Polymerase Chain Reaction (PCR)

• Steps include denaturation at 94°C, annealing with specific primers at 60°C, and extension at 72°C using Taq polymerase and dNTPs (ATCG).
• Repeat for 30 – 45 cycles.

Problems with PCR

• It is a method of detection – it gives no indication if the virus is replication competent.
• False positives are possible (though good primer design minimizes this risk).
• Cross-sample contamination is possible (so laboratory quality control must be carefully monitored).

Serological Tests

Enzyme-Linked Immunosorbent Assay (ELISA)

• Read in a spectrophotometer.
• Involves the addition of an antibody specific for human Ig (conjugate).

Detection using a Fluorescent Conjugate

• Slides with virus-infected cells adhered to wells.
• Incubated with serum with specific antibodies.
• Then incubated with a fluorescent conjugate.
• Antibodies adhere to cells and are visualized using a fluorescent microscope.

Flow Cytometry

• Principle:
  1. Cells are treated with an antibody that adheres a fluorophore to a cell component.
  2. Cells in suspension flow through the detector in single file.
  3. The optical system (laser) enables labeled cells to be counted.
  4. Cell sorters allow tagged cells to be filtered away from untagged cells.
• Example: Used to detect the number of CD4^+ T cells in blood using anti-CD4 and anti-CD3 antibodies.

Electron Microscopy (Direct)

• Requires 10^6 virus particles per mL for visualization.
• Normally uses 50,000 - 60,000 magnification.
• Viruses are 20-30nm small.
• Viruses may be detected in the following specimens:
  • Faeces: Rotavirus, Adenovirus.
  • Vesicle Fluid: Herpes simplex virus (HSV), varicella-zoster virus (VZV).
  • Skin scrapings: Human papillomavirus (HPV), molluscum contagiosum.

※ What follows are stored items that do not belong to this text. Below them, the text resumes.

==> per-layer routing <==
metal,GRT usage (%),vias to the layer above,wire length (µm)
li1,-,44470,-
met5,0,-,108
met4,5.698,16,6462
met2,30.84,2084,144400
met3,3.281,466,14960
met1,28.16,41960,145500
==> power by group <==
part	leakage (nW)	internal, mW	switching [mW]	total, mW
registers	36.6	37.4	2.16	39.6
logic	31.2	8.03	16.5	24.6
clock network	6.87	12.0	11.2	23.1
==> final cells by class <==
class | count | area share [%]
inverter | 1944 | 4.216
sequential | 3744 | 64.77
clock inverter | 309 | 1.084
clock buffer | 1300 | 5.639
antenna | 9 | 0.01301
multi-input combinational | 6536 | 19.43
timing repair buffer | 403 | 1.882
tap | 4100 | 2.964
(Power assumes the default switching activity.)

Control of Virus Infections

1. Understand the route of infection and break the chain of infection.
2. Develop a vaccine.
3. Develop an antiviral medication.

• Antibiotics cannot be used to treat virus infections. Why/Why not?

Breaking the Chain of Infection

• Sexually transmitted: Barrier protection.
• Fecal/oral: Wash hands after going to the toilet/changing nappies/wiping saliva from babies' mouths.
• Fomites: Use appropriate personal protective equipment.
• Foodborne: Cook food properly, avoidance, recall contaminated foods.
• Airborne: Isolation of infected people. Face masks give limited protection.

Vaccines

• Used to prevent viral diseases
• Refer to available resources for types of available vaccines and vaccine-preventable diseases.

Antiviral Medications

• Two main modes of action:
  1. Stop nucleic acid replication (e.g., acyclovir).
  2. Stop virus from entering cells in the first place (flu medications such as Relenza).
• Other treatments:
  • Interferon (stopping virus spreading to new cells).
  • Gamma globulin (pre-formed IgG).

Key Summary Points

• Describe the characteristics of viruses and how they are used for classification.
• Explain the virus life cycle.
• Explain the mechanism of viral pathogenesis.
• How would you test for a viral infection? Type of methods?
• What is an immunoassay? Give examples and how can they be used for viral detection.